EXERCISE:
Copy, from the material below, each line where "synthesis" shows up.

MATERIAL FOR THE TASK:
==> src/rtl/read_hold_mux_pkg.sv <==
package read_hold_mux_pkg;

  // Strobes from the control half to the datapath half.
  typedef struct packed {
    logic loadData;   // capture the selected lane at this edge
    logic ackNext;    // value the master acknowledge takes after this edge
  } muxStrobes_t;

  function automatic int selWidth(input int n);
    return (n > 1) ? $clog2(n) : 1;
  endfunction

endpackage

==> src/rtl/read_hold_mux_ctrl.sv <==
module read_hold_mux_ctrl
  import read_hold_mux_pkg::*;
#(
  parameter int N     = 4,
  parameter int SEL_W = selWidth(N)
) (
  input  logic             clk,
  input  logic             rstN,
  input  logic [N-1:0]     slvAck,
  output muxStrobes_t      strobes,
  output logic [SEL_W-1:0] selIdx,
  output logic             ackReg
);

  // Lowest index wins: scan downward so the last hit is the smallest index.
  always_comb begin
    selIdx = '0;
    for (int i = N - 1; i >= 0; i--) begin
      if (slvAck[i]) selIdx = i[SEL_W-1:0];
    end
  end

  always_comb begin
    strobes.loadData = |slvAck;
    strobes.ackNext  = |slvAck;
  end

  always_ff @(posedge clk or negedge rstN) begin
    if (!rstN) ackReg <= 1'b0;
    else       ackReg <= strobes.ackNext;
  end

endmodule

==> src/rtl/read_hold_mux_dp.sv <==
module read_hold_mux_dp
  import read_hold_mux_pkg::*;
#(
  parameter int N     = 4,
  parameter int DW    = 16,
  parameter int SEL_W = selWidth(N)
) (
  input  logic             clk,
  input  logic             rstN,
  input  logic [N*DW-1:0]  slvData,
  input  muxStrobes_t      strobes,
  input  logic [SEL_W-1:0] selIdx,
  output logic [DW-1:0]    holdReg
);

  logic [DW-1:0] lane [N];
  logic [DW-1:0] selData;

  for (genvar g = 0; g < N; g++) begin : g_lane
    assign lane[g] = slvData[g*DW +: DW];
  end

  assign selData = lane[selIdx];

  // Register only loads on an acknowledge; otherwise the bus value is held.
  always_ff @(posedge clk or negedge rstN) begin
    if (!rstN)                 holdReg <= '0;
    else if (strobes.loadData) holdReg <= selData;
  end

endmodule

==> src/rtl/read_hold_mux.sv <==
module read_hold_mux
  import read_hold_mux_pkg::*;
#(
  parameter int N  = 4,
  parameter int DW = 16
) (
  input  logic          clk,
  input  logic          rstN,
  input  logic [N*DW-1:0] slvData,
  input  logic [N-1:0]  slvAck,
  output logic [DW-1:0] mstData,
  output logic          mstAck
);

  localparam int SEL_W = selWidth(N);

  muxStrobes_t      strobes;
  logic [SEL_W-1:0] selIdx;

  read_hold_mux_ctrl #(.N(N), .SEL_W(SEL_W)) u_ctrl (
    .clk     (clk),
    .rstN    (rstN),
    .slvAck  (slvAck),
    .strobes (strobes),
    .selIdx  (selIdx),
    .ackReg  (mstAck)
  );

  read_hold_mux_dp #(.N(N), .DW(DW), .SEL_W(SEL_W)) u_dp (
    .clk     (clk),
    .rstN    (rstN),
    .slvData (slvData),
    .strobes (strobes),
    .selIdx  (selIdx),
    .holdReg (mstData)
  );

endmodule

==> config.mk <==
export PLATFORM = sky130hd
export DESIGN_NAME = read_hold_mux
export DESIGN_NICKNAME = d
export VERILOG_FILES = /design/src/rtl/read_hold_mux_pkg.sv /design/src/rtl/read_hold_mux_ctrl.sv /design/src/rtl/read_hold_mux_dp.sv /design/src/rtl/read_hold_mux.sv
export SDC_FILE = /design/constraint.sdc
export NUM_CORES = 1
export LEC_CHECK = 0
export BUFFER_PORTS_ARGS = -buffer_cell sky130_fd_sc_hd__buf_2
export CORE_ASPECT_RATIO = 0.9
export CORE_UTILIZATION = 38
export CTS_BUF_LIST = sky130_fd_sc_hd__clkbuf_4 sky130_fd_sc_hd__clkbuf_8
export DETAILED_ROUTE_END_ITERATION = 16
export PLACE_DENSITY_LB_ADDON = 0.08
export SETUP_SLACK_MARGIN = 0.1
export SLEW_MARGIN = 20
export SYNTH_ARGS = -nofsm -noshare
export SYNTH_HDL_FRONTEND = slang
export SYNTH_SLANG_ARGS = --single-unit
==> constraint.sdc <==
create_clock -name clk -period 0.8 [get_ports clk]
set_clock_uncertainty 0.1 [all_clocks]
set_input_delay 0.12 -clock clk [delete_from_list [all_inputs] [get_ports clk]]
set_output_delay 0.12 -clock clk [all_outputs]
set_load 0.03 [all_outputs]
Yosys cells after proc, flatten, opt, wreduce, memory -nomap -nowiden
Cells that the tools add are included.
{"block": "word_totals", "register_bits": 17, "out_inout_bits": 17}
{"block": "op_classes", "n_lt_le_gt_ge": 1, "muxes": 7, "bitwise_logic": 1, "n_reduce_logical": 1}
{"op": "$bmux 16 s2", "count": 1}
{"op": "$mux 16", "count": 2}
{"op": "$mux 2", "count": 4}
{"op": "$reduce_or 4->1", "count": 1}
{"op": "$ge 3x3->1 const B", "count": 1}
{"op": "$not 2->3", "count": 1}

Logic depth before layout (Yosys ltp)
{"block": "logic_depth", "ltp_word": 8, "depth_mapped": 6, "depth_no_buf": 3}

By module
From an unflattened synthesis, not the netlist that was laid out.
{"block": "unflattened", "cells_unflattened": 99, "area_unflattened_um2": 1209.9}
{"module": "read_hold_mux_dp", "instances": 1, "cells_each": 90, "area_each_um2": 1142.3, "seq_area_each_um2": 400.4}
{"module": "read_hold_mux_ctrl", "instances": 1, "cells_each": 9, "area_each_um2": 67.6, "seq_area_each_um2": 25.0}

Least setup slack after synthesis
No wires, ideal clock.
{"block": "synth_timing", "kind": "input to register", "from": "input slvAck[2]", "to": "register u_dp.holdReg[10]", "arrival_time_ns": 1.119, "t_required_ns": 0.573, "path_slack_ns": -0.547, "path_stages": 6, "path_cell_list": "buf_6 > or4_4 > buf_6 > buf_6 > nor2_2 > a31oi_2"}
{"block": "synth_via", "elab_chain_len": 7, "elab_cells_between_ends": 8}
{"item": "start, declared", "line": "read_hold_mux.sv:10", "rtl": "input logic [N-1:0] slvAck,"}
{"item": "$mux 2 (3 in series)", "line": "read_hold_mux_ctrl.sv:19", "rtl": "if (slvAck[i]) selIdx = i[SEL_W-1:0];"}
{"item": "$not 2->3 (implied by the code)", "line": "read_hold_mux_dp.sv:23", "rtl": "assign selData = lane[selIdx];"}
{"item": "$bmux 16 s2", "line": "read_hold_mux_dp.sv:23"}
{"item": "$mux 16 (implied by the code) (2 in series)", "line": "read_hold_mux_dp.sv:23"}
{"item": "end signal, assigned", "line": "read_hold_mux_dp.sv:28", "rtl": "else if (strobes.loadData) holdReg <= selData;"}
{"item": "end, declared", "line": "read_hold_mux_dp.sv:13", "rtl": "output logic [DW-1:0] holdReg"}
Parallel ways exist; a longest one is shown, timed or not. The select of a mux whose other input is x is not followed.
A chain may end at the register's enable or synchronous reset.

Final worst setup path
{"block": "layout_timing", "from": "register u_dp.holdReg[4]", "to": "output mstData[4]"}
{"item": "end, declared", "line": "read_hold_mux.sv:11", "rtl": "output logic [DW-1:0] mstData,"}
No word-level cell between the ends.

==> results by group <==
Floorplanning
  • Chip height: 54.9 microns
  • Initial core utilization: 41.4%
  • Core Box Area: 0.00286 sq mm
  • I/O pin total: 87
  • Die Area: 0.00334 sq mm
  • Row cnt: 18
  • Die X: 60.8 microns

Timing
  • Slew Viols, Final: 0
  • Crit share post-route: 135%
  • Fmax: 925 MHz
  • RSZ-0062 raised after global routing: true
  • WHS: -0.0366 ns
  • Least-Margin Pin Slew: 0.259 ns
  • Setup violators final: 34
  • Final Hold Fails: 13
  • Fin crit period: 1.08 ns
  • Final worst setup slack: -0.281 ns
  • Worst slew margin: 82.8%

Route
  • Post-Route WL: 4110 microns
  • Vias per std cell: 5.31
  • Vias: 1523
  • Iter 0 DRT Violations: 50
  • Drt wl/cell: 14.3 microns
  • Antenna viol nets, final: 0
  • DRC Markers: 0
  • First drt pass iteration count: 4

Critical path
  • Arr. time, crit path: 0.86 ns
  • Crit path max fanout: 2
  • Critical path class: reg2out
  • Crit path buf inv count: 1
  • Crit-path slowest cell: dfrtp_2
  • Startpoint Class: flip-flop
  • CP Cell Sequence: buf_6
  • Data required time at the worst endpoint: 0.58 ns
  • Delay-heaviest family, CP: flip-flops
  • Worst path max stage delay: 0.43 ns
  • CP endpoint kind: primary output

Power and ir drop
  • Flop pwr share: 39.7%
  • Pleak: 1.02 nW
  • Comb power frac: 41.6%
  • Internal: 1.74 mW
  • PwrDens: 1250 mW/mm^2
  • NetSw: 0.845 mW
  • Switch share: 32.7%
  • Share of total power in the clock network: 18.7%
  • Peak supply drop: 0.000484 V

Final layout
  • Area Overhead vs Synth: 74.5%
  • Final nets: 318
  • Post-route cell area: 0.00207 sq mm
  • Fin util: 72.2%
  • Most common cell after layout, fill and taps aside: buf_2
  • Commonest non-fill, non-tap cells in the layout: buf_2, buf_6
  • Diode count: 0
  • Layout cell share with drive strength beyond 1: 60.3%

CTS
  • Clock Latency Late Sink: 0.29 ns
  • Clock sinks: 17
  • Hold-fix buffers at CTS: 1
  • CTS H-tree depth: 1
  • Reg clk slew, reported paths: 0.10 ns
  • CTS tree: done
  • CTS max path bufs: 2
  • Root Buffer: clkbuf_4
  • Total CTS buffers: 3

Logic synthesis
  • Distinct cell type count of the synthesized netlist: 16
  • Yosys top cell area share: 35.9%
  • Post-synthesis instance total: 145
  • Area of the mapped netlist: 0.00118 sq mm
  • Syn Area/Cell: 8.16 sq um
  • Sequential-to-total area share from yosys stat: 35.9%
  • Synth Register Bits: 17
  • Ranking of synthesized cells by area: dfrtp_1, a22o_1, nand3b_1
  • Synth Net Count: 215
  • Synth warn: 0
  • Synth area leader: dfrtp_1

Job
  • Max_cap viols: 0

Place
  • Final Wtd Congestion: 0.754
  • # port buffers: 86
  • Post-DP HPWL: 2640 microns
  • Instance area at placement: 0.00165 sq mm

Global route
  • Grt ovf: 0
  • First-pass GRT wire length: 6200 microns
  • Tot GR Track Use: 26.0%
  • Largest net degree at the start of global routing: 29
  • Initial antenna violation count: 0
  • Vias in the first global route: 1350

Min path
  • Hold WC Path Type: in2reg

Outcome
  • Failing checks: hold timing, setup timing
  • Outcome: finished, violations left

SOLUTION TO THIS EXERCISE:
From an unflattened synthesis, not the netlist that was laid out.
Least setup slack after synthesis
Logic synthesis
  • Post-synthesis instance total: 145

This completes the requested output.